(Beginning of Recorded data)
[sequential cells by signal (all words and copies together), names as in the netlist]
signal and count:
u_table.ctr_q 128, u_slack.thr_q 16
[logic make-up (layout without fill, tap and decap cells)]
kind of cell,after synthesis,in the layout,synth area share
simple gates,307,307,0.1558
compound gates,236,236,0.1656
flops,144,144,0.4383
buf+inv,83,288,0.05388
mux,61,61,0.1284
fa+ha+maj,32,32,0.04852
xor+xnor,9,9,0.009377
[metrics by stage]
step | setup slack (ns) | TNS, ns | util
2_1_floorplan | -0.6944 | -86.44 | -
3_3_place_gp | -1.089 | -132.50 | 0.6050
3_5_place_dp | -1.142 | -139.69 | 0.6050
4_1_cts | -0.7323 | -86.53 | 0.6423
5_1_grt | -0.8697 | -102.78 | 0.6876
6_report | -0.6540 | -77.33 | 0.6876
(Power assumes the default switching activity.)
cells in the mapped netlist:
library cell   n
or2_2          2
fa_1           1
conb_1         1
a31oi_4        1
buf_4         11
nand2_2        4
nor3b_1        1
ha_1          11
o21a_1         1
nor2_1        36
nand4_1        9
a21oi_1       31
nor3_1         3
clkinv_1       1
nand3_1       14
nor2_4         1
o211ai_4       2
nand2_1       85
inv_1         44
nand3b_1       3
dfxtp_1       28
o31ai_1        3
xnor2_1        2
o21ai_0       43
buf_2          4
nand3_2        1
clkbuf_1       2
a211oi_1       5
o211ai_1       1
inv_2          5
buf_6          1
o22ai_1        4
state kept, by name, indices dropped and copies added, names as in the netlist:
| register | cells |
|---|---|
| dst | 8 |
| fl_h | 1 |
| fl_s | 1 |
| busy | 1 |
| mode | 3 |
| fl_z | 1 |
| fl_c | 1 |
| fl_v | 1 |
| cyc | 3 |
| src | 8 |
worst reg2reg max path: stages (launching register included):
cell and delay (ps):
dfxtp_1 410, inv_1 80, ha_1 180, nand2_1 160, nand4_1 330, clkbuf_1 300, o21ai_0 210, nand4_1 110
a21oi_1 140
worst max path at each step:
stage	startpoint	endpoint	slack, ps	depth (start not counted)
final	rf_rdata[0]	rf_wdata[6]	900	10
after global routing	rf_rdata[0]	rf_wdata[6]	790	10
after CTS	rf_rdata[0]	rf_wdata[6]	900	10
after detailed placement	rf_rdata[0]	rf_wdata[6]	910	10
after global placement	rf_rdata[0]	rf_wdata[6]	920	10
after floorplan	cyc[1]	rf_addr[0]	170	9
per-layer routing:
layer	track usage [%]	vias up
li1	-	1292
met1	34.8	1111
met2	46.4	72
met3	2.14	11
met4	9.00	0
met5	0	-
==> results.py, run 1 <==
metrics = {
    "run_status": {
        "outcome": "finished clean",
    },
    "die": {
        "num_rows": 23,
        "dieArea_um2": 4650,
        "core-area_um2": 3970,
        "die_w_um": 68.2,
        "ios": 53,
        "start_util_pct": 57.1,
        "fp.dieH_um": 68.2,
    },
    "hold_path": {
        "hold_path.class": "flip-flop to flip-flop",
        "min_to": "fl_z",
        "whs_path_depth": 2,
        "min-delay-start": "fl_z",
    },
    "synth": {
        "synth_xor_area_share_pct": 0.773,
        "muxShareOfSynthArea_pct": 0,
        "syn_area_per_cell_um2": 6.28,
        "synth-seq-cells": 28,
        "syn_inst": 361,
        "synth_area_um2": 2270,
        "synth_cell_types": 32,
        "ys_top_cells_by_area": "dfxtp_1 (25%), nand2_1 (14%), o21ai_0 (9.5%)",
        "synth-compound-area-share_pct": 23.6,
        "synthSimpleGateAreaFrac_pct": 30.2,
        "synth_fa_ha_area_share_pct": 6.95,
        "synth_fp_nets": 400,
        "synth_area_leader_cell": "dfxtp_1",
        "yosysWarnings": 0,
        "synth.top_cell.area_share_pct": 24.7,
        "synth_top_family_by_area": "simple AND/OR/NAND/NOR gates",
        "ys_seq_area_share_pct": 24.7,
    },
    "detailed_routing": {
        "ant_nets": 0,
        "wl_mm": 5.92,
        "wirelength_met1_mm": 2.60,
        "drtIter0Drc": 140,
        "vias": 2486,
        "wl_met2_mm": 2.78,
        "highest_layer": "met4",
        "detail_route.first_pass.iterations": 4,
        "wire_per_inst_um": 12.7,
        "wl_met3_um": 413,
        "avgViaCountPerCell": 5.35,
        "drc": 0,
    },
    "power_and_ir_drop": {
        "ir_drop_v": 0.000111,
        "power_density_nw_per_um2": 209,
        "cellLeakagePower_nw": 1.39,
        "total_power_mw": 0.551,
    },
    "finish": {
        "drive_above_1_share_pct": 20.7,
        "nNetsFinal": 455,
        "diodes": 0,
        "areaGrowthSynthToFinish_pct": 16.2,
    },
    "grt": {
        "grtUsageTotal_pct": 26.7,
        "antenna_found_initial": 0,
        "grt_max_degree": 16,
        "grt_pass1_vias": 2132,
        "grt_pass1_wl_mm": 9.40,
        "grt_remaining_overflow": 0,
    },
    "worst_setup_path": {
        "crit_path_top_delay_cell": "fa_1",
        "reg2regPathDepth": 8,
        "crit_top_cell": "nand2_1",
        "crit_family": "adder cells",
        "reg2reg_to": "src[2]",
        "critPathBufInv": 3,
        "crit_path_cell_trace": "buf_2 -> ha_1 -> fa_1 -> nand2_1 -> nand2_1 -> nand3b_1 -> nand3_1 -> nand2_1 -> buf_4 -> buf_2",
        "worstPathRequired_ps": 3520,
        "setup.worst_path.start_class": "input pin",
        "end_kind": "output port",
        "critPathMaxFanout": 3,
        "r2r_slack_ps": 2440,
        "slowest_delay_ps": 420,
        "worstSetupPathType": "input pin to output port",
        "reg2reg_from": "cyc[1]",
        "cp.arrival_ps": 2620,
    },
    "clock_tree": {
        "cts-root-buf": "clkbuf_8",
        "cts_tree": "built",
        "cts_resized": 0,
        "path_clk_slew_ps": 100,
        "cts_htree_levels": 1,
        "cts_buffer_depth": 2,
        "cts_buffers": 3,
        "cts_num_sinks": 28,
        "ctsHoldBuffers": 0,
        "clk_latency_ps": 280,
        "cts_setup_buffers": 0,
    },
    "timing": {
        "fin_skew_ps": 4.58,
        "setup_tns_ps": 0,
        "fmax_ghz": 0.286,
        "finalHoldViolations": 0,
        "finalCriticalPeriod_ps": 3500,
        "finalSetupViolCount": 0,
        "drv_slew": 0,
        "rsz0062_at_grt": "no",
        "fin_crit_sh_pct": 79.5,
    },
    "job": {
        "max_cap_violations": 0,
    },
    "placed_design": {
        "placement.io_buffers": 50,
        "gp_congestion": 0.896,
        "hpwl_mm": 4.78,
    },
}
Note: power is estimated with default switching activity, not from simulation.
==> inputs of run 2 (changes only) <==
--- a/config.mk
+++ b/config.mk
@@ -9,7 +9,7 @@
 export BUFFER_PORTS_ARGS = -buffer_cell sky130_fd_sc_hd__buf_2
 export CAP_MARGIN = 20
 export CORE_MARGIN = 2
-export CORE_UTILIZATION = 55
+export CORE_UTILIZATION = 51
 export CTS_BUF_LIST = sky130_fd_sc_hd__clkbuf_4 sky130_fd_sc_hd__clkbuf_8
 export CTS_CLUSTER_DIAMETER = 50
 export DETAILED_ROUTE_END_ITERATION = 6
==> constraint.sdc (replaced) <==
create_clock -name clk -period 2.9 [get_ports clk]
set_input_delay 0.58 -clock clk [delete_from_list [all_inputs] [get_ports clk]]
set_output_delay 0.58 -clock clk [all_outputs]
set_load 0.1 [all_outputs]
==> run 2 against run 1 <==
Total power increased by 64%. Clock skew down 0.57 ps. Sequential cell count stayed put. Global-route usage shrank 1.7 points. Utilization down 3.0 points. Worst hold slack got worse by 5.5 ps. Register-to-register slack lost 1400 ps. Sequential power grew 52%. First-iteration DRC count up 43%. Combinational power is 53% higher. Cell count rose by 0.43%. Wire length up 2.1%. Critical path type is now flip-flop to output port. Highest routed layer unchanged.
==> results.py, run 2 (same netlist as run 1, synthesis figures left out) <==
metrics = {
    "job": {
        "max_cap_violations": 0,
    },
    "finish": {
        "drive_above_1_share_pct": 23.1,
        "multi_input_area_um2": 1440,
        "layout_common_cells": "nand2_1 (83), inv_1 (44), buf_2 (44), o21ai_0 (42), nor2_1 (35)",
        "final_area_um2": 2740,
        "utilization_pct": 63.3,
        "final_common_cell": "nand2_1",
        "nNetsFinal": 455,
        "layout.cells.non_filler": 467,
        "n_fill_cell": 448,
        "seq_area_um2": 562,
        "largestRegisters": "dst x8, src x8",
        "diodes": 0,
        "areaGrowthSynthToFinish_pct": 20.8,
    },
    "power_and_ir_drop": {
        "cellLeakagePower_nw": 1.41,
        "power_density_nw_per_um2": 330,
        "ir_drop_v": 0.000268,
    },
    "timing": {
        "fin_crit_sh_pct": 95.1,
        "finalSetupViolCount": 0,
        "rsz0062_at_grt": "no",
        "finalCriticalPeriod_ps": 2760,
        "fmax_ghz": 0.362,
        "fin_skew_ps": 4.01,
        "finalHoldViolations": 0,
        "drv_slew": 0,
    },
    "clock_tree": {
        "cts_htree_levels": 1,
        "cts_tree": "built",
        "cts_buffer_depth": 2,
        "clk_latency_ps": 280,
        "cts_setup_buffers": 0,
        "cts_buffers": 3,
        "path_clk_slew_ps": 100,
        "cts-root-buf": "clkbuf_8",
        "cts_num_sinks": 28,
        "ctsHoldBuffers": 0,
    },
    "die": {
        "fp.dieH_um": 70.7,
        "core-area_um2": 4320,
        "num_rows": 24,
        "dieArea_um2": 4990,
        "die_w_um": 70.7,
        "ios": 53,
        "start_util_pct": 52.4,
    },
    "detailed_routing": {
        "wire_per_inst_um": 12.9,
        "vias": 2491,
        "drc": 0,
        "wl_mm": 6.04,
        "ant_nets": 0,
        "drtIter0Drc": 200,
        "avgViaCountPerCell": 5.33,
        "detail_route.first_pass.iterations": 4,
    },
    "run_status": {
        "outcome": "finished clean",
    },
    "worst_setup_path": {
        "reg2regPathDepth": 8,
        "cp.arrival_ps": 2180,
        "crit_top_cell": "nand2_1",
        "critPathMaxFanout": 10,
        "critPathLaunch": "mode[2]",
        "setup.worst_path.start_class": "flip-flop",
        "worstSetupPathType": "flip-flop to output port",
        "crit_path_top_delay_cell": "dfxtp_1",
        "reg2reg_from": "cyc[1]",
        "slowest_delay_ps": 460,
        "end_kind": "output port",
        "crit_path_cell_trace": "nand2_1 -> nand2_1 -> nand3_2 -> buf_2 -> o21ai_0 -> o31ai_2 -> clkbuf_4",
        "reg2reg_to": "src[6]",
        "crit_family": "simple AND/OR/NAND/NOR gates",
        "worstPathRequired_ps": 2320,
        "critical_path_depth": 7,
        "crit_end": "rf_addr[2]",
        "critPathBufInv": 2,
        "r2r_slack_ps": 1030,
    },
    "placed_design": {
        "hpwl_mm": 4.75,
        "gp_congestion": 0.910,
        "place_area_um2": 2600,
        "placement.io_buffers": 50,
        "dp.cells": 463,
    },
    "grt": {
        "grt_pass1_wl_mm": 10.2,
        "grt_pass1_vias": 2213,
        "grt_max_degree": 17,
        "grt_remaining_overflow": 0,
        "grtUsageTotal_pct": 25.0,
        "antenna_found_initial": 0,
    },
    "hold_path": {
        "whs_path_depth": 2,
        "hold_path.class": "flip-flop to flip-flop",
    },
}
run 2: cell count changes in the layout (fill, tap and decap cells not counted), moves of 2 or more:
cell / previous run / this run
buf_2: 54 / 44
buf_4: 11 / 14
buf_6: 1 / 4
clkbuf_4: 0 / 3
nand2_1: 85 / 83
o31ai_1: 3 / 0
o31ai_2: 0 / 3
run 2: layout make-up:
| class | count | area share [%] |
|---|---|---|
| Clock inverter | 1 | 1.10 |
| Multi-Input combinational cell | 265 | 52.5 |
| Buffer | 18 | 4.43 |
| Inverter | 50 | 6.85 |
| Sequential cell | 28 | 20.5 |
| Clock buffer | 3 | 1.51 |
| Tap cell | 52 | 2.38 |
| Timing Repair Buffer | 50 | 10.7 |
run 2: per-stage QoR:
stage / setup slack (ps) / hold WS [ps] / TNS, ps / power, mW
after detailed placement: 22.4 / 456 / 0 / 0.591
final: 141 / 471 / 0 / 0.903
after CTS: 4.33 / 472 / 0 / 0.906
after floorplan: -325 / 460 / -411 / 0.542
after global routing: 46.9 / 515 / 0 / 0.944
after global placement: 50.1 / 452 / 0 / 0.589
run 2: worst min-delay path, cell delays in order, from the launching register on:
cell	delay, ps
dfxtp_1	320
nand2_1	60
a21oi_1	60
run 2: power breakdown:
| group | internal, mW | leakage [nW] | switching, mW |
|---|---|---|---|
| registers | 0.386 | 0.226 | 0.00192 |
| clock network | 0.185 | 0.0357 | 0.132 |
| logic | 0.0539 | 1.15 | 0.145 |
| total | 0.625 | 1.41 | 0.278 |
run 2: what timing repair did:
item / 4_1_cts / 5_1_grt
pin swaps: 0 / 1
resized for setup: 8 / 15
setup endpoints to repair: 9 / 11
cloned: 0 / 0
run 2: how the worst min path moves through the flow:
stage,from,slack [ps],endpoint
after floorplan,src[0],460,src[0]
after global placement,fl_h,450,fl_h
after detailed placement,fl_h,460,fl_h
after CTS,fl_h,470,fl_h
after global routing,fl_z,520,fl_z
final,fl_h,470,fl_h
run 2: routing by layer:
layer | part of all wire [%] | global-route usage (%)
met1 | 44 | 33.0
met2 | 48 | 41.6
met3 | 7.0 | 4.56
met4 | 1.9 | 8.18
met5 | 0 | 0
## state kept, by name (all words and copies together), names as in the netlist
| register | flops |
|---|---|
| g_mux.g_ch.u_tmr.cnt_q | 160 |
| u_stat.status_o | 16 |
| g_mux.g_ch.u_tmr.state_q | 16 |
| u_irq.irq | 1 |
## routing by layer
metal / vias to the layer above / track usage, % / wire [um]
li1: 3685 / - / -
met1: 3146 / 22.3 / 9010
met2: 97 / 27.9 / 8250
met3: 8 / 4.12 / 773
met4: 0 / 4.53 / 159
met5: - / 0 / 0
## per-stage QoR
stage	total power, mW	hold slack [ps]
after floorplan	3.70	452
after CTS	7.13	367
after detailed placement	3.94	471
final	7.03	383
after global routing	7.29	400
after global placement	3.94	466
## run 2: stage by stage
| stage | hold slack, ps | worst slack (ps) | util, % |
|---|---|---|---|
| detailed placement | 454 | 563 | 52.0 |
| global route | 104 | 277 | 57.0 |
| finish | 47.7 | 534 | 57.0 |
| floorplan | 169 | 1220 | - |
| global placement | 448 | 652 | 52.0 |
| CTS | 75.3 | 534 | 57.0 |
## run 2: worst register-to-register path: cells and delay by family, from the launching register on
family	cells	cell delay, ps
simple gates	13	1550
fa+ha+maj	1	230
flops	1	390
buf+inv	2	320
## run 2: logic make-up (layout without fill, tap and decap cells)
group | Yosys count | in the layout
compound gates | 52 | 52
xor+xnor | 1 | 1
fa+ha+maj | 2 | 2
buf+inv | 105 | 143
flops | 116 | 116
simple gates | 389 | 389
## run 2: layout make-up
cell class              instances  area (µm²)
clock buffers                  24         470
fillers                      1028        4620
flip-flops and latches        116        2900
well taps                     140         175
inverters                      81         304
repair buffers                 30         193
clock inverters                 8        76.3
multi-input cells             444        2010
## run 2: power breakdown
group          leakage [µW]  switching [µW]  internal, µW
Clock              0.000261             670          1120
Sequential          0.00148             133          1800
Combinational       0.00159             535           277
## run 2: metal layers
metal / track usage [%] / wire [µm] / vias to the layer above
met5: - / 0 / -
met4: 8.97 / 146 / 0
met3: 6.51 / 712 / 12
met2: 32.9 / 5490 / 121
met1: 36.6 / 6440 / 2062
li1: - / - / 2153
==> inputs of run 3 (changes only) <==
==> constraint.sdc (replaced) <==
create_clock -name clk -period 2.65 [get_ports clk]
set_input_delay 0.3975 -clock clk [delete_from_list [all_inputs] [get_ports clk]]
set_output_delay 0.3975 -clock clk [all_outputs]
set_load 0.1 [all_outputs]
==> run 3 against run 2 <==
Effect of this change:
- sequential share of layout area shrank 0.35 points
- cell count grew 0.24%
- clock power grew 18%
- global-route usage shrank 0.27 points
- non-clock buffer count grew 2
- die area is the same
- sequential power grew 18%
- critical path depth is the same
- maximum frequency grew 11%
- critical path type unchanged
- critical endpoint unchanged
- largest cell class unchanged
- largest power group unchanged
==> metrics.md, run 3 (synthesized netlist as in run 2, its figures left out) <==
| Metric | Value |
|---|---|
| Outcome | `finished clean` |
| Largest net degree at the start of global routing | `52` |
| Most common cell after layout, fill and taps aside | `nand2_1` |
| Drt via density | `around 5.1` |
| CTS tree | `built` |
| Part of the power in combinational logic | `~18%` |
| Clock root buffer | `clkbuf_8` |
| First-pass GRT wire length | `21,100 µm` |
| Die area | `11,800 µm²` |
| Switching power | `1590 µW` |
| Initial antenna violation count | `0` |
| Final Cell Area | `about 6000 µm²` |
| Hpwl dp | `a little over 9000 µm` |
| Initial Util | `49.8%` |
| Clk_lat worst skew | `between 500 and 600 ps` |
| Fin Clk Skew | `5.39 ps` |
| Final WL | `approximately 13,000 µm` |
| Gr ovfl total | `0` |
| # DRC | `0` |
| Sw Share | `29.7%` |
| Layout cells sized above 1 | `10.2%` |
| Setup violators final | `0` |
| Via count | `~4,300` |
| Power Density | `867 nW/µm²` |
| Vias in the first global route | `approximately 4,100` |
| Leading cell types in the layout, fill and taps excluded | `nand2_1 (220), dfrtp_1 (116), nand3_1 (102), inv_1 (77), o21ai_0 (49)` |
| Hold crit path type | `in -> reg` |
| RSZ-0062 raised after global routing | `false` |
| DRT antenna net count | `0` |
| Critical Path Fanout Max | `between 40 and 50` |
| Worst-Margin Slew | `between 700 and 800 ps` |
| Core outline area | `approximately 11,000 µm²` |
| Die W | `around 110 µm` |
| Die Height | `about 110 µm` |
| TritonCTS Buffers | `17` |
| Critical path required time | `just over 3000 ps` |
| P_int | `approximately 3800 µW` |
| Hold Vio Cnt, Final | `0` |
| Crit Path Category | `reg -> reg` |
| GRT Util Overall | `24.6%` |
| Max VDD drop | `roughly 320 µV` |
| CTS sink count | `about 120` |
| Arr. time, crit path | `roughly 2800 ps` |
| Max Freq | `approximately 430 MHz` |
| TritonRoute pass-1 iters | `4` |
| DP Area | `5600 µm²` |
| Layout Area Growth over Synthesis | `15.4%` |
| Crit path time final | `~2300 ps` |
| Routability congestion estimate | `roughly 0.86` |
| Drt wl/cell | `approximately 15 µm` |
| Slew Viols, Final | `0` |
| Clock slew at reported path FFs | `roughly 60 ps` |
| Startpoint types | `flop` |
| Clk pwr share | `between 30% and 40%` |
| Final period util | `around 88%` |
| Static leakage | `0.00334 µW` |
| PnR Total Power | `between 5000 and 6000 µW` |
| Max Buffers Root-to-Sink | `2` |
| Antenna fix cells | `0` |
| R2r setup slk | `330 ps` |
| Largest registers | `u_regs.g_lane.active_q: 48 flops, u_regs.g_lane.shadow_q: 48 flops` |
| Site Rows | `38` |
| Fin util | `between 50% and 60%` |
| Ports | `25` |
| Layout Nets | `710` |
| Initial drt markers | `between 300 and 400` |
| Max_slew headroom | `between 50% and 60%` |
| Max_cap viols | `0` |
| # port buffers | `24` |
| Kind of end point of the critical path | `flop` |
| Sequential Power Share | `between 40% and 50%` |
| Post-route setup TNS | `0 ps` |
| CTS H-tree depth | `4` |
==> config.mk <==
export PLATFORM = sky130hd
export DESIGN_NAME = irq_aggregator
export DESIGN_NICKNAME = d
export VERILOG_FILES = /design/src/rtl/irq_agg_pkg.sv /design/src/rtl/irq_agg_ctrl.sv /design/src/rtl/irq_agg_datapath.sv /design/src/rtl/irq_aggregator.sv
export SDC_FILE = /design/constraint.sdc
export NUM_CORES = 1
export LEC_CHECK = 0
export ABC_AREA = 0
export CORE_UTILIZATION = 47
export CTS_BUF_LIST = sky130_fd_sc_hd__clkbuf_4 sky130_fd_sc_hd__clkbuf_8 sky130_fd_sc_hd__clkbuf_16
export CTS_CLUSTER_SIZE = 28
export DETAILED_ROUTE_END_ITERATION = 8
export PLACE_DENSITY = 0.83
export SLEW_MARGIN = 20
export SYNTH_ARGS = -nofsm -noshare
export SYNTH_HDL_FRONTEND = slang
export SYNTH_SLANG_ARGS = --single-unit
==> constraint.sdc <==
create_clock -name clk -period 2.1 [get_ports clk]
set_clock_uncertainty 0.15 [all_clocks]
set_input_delay 0.21 -clock clk [delete_from_list [all_inputs] [get_ports clk]]
set_output_delay 0.21 -clock clk [all_outputs]
set_load 0.005 [all_outputs]
**config.mk**
```make
export PLATFORM = sky130hd
export DESIGN_NAME = motor_supervisor
export DESIGN_NICKNAME = d
export VERILOG_FILES = /design/src/rtl/motor_sup_pkg.sv /design/src/rtl/sup_keepalive.sv /design/src/rtl/sup_oc_track.sv /design/src/rtl/sup_hold_timer.sv /design/src/rtl/motor_supervisor.sv
export SDC_FILE = /design/constraint.sdc
export NUM_CORES = 1
export LEC_CHECK = 0
export BUFFER_PORTS_ARGS = -buffer_cell sky130_fd_sc_hd__buf_2
export CORE_MARGIN = 4
export CORE_UTILIZATION = 66
export CTS_CLUSTER_SIZE = 30
export DETAILED_ROUTE_END_ITERATION = 8
export MAX_ROUTING_LAYER = met4
export PLACE_DENSITY_LB_ADDON = 0.08
export SLEW_MARGIN = 20
export SYNTH_ARGS = -nofsm -noshare
export SYNTH_HDL_FRONTEND = slang
export SYNTH_SLANG_ARGS = --single-unit
```
**constraint.sdc**
```tcl
create_clock -name clk -period 3.7 [get_ports clk]
set_input_delay 0.37 -clock clk [delete_from_list [all_inputs] [get_ports clk]]
set_output_delay 0.37 -clock clk [all_outputs]
set_load 0.005 [all_outputs]
```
(End of Recorded data)
- Requirement: Only the number is wanted: how many lines in the entries above contain the string "names"?

- Written response: 3